Collected data entries >>
==*==

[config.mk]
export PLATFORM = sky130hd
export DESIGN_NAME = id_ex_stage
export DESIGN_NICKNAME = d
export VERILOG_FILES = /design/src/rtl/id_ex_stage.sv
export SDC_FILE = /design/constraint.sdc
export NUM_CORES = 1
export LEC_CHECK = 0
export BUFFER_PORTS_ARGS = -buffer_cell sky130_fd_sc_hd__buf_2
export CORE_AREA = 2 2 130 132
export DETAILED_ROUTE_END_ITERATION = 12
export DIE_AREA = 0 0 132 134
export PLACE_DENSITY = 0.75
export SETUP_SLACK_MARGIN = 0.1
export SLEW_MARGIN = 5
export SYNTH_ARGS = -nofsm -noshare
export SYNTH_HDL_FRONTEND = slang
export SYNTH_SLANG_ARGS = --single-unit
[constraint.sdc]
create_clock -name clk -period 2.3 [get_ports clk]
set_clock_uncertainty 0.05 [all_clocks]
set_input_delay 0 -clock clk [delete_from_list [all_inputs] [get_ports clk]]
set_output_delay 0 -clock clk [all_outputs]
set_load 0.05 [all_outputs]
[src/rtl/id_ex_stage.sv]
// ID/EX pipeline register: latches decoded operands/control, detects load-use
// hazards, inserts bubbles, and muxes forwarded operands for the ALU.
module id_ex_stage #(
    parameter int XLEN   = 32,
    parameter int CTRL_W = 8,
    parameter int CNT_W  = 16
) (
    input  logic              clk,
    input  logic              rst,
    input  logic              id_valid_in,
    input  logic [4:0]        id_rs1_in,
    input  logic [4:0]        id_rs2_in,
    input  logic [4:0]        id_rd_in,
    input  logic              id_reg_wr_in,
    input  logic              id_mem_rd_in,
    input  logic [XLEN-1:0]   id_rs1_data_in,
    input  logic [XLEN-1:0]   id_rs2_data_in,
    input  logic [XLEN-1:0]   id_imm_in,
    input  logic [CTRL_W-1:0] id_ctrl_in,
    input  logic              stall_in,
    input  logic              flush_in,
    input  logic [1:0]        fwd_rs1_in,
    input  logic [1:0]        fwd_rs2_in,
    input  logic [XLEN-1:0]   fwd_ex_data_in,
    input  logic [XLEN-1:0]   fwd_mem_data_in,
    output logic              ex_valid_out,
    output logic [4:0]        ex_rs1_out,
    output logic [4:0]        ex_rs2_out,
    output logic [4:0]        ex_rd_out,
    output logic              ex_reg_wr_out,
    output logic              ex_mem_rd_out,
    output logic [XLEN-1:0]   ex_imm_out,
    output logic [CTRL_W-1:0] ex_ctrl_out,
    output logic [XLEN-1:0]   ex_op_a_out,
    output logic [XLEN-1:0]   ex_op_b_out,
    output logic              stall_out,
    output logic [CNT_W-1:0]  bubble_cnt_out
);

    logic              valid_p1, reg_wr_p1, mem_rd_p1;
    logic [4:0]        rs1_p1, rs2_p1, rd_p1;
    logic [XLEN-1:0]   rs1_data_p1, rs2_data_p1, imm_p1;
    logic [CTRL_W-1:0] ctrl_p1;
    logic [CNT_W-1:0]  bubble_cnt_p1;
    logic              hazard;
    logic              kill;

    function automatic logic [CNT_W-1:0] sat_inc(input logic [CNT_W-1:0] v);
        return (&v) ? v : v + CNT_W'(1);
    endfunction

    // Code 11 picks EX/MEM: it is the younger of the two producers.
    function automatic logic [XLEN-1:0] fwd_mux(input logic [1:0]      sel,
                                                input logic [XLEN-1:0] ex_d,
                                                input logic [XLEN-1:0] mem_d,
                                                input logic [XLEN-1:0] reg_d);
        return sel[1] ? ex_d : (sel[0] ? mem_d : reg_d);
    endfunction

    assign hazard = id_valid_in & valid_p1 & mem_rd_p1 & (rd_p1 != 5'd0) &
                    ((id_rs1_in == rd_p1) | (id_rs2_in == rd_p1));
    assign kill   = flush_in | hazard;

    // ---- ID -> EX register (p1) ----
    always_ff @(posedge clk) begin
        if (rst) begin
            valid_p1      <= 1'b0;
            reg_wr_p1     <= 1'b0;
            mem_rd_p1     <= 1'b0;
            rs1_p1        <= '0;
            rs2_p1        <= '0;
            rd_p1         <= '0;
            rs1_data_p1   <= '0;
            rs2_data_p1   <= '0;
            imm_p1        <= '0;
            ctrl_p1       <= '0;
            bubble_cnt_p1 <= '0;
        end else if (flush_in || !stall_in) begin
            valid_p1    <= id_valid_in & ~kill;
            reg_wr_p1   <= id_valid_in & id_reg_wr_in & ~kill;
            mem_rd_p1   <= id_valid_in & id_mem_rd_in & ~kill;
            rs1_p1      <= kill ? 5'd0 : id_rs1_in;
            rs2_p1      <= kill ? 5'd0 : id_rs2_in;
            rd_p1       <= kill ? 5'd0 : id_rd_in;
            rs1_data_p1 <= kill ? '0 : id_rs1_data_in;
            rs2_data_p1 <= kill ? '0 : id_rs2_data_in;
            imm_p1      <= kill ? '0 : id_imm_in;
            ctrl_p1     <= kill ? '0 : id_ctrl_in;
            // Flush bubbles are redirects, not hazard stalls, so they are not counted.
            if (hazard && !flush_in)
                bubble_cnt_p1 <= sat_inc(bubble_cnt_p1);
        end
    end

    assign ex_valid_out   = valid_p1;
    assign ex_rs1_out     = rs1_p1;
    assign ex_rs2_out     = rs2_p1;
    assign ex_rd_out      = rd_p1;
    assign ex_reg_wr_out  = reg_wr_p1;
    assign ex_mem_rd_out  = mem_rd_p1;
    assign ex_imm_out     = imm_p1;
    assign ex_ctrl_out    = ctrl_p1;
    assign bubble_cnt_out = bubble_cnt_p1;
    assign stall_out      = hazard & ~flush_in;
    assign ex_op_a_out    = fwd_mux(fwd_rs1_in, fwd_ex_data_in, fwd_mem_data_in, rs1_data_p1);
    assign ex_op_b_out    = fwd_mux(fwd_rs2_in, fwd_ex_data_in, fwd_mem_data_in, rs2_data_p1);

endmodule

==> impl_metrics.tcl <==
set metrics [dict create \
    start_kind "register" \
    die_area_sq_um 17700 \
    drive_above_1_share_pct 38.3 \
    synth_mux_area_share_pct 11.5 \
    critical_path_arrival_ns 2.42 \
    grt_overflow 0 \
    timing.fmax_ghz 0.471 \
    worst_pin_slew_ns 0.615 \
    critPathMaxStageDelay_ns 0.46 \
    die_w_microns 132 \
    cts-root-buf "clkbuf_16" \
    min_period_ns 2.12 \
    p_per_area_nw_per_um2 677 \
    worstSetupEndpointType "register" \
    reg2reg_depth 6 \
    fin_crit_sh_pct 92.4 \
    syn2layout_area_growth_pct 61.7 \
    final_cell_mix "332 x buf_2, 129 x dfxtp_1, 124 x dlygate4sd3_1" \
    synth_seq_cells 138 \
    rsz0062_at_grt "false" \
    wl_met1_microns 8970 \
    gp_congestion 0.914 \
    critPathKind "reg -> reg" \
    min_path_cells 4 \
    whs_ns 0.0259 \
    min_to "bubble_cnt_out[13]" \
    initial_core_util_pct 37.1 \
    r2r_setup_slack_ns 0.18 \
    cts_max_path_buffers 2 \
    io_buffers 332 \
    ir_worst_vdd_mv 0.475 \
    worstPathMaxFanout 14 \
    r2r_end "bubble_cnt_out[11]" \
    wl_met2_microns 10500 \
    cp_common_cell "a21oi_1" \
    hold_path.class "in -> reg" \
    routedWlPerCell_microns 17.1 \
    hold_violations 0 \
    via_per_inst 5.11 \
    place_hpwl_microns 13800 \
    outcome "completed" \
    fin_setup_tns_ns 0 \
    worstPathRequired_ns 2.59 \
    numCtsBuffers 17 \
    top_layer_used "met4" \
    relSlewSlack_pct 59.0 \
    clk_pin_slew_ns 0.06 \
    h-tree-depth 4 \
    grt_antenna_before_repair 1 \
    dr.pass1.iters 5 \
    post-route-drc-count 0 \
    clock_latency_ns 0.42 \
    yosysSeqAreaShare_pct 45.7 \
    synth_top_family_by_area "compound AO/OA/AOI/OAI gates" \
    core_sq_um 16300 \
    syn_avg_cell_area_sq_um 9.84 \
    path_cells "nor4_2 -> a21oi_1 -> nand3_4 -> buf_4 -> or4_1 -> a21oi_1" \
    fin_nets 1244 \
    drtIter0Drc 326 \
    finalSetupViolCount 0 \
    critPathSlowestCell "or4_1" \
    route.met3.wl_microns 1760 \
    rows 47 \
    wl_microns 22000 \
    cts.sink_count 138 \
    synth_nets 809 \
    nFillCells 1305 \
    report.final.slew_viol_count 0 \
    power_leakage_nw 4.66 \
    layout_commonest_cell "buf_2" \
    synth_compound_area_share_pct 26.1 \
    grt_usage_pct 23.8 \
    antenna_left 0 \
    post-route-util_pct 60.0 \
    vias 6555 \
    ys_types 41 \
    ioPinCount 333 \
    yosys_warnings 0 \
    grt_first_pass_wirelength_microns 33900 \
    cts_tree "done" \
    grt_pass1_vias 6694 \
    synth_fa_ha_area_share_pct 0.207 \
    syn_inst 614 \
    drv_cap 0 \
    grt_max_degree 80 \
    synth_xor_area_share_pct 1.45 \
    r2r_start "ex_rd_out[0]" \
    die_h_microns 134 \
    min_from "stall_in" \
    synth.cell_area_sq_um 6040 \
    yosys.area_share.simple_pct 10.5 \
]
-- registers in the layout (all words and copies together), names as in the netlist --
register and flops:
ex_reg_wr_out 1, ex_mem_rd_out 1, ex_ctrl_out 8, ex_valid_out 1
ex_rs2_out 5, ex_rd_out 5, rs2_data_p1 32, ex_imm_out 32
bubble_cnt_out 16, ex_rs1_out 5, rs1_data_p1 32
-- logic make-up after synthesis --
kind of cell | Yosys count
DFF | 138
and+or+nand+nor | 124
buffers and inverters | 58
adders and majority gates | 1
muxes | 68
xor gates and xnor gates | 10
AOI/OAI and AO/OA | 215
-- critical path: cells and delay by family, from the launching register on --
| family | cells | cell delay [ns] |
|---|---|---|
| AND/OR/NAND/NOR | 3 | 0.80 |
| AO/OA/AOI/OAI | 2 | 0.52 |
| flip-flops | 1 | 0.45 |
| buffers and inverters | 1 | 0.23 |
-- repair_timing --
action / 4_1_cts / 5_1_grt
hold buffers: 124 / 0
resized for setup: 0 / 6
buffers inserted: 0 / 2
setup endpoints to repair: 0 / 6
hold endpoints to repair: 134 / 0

==*==

Assignment >>
When a line in the data above contains the string "endpoints", copy that line.

Answer box >>
setup endpoints to repair: 0 / 6
hold endpoints to repair: 134 / 0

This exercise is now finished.